## Records shown
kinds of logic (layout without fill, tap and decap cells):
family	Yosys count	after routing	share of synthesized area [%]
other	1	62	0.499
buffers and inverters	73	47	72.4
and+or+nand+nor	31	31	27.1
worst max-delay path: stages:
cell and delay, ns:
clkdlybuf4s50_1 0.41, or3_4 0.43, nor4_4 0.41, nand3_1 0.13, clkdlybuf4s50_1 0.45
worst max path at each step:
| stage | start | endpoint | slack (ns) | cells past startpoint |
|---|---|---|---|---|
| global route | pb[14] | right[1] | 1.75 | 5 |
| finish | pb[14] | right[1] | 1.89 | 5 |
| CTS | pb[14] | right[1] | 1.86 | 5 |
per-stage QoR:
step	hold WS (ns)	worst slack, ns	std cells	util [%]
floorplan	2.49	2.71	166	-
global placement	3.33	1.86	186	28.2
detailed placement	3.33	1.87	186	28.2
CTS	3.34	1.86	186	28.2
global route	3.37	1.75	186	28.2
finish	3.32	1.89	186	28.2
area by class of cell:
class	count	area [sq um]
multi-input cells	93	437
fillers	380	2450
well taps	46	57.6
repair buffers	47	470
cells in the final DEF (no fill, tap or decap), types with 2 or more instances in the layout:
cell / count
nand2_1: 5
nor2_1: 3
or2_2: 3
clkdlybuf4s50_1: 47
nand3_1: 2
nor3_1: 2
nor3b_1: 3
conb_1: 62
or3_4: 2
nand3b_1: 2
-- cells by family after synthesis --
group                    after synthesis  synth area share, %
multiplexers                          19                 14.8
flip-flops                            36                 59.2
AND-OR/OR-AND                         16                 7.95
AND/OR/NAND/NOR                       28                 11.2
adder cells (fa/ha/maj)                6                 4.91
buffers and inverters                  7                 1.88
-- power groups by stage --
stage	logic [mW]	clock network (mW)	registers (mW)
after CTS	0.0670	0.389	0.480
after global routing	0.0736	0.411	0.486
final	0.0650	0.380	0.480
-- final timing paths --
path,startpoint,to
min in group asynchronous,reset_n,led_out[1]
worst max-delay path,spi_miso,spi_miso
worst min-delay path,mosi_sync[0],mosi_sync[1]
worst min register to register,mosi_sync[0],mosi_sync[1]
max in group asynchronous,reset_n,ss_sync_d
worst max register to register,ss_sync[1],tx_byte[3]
<file path="flow/design.v">
module barrel_shifter(           
    input      [7:0] din,        
    input      [2:0] shamt,      
    input            LR,         
    input            AL,         
    output reg [7:0] dout        
);
always @(*) begin
    if(LR == 1) begin                                 
        dout = shamt[2] ? {din[3:0], 4'b0} : din;            
        dout = shamt[1] ? {dout[5:0], 2'b0} : dout;          
        dout = shamt[0] ? {dout[6:0], 1'b0} : dout;          
    end 
    else begin                   
        if(AL == 1)begin         
            dout = shamt[2] ? {{ 4{din[7]}}, din[7:4]} : din;
            dout = shamt[1] ? {{ 2{dout[7]}}, dout[7:2]} : dout;
            dout = shamt[0] ? {{ 1{dout[7]}}, dout[7:1]} : dout;
        end
        else begin
            dout = shamt[2] ? {4'b0, din[7:4]} : din;
            dout = shamt[1] ? {2'b0, dout[7:2]} : dout;
            dout = shamt[0] ? {1'b0, dout[7:1]} : dout;      
        end
    end
end
endmodule
</file>
===== flow/config.mk =====
export PLATFORM = sky130hd
export DESIGN_NAME = ps2_to_ascii
export DESIGN_NICKNAME = ps2_to_ascii
export VERILOG_FILES = /design/flow/design.v
export SDC_FILE = /design/flow/constraint.sdc
export NUM_CORES = 4
export LEC_CHECK = 1
export CORE_AREA = 10 10 70 70
export DIE_AREA = 0 0 80 80

===== flow/constraint.sdc =====
current_design ps2_to_ascii

set clk_period 3.2
set clk_io_pct 0.2

create_clock -name clk0 -period $clk_period

set non_clock_inputs [all_inputs -no_clocks]
set_input_delay [expr $clk_period * $clk_io_pct] -clock clk0 $non_clock_inputs
set_output_delay [expr $clk_period * $clk_io_pct] -clock clk0 [all_outputs]

===== flow/design.v =====
module ps2_to_ascii(
    input [7:0]x, 
    output [7:0]y );
    reg [7:0] tmp;
    always @(*) 
	begin
		case (x)
		8'h1c:tmp=8'h61;
		8'h32:tmp=8'h62;
		8'h21:tmp=8'h63;
		8'h23:tmp=8'h64;
		8'h24:tmp=8'h65;
		8'h2b:tmp=8'h66;
		8'h34:tmp=8'h67;
		8'h33:tmp=8'h68;
		8'h43:tmp=8'h69;
		8'h3b:tmp=8'h6a;
		8'h42:tmp=8'h6b;
		8'h4b:tmp=8'h6c;
		8'h3a:tmp=8'h6d;
		8'h31:tmp=8'h6e;
		8'h44:tmp=8'h6f;
		8'h4d:tmp=8'h70;
		8'h15:tmp=8'h71;
		8'h2d:tmp=8'h72;
		8'h1b:tmp=8'h73;
		8'h2c:tmp=8'h74;
		8'h3c:tmp=8'h75;
		8'h2a:tmp=8'h76;
		8'h1d:tmp=8'h77;
		8'h22:tmp=8'h78;
		8'h35:tmp=8'h79;
		8'h1a:tmp=8'h7a;
		8'hf0:tmp=0;
		8'h45:tmp=8'h30;
		8'h16:tmp=8'h31;
		8'h1e:tmp=8'h32;
		8'h26:tmp=8'h33;
		8'h25:tmp=8'h34;
		8'h2e:tmp=8'h35;
		8'h36:tmp=8'h36;
		8'h3d:tmp=8'h37;
		8'h3e:tmp=8'h38;
		8'h46:tmp=8'h39;
		default:tmp=0;
		endcase
    end
    assign y=tmp;
endmodule

===== flow/run.sh =====
#!/bin/bash
# OpenROAD 26Q1-2900-gdf79404cd8, Yosys 0.63+post, stock flow scripts
make -C /OpenROAD-flow-scripts/flow DESIGN_CONFIG=/design/flow/config.mk WORK_HOME=/design/flow/orfs finish

==> impl_metrics.json <==
{
  "required_ps": 2560,
  "vdd_drop_max_mv": 0.0571,
  "antenna_found_initial": 0,
  "hold_end": "y[0]",
  "final-seq-area_um2": 0,
  "timing.fmax_mhz": 316,
  "hold_viol": 0,
  "crit_path_max_fanout": 3,
  "post-route-drc-count": 0,
  "cp-end-kind": "primary output",
  "ys_chip_area_um2": 764,
  "final_layout_size_suffix_gt1_frac": 0.541,
  "drt_iter0_markers": 136,
  "grt_pass1_wl_um": 5690,
  "power.density_nw_per_um2": 105,
  "startpoint_type": "input port",
  "ctsHoldBuffers": 0,
  "postSynthCellCount": 119,
  "final_cell_area_um2": 1600,
  "die_x_um": 80,
  "min_from": "x[5]",
  "postRouteAntennaNets": 0,
  "chipHeight_um": 80,
  "nClkBuffers": 0,
  "via_per_inst": 5.40,
  "syn_area_um2": 764,
  "design.seq.count": 0,
  "outcome": "completed",
  "cp_data_arrival_time_ps": 2520,
  "io_pins": 16,
  "hold_depth": 6,
  "num_vias": 1248,
  "gp_congestion": 0.990,
  "ys_seq_share": 0,
  "avgSynthCellArea_um2": 6.42,
  "total_power_uw": 169,
  "grt_max_degree": 9,
  "area.growth.synth_to_final_pct": 110,
  "ys_cells": 119,
  "final_util": 0.469,
  "setup_tns_ps": 0,
  "min_period_ps": 3160,
  "grt_pass1_vias": 1201,
  "hold_path.class": "input port to primary output",
  "post_drt_wl_per_cell_um": 15.6,
  "leakagePower_nw": 0.699,
  "grt_util_all_layers": 0.105,
  "grt_overflow_total": 0,
  "drt_pass1_iterations": 4,
  "fp_util": 0.224,
  "top_cells_by_count": "nand2_1 (12), a21oi_1 (8), nor3_1 (8)",
  "top_cells_by_area": "nand2_1 (5.9%), nand2b_1 (5.7%), a21oi_1 (5.2%), nor3_1 (5.2%), buf_2 (3.9%)",
  "finalCritPeriodShare": 0.987,
  "critPathKind": "input port to primary output",
  "final_max_slew_viol_count": 0,
  "core.rowCount": 21,
  "setup_viol": 0,
  "hpwl_um": 2360,
  "post_dp_cell_area_um2": 1250,
  "log.warning_count": 33,
  "hold_ws_ps": 2090,
  "yosysWarnings": 1,
  "antenna_cells": 0,
  "synth.top_cell.area_share": 0.0589,
  "cap_violations": 0,
  "wl_um": 3610,
  "yosysUniqueCellTypes": 50,
  "coreArea_um2": 3420,
  "dieArea_um2": 6400,
  "io_buffers": 15,
  "yosysTopAreaCell": "nand2_1",
  "synth_top_cell_by_count": "nand2_1"
}
==> cells in the final DEF, fill, tap and decap left out, types with 3 or more instances in the layout <==
cell,synthesis,routed
nand4_1,3,3
nand2b_1,7,5
o21ai_0,3,3
clkbuf_2,0,3
nor4b_2,1,3
dlygate4sd2_1,0,6
clkdlybuf4s50_1,0,5
buf_4,1,54
nand2_1,12,12
inv_1,3,3
nor2_1,5,3
a21oi_2,1,3
or3_1,4,3
buf_6,1,6
a21oi_1,8,6
o211ai_1,3,3
nor3_2,0,5
nand3b_1,3,3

## Instructions for the task
Which lines in the data above hold the word "placement"? Return each of them.

## Exercise response
global placement	3.33	1.86	186	28.2
detailed placement	3.33	1.87	186	28.2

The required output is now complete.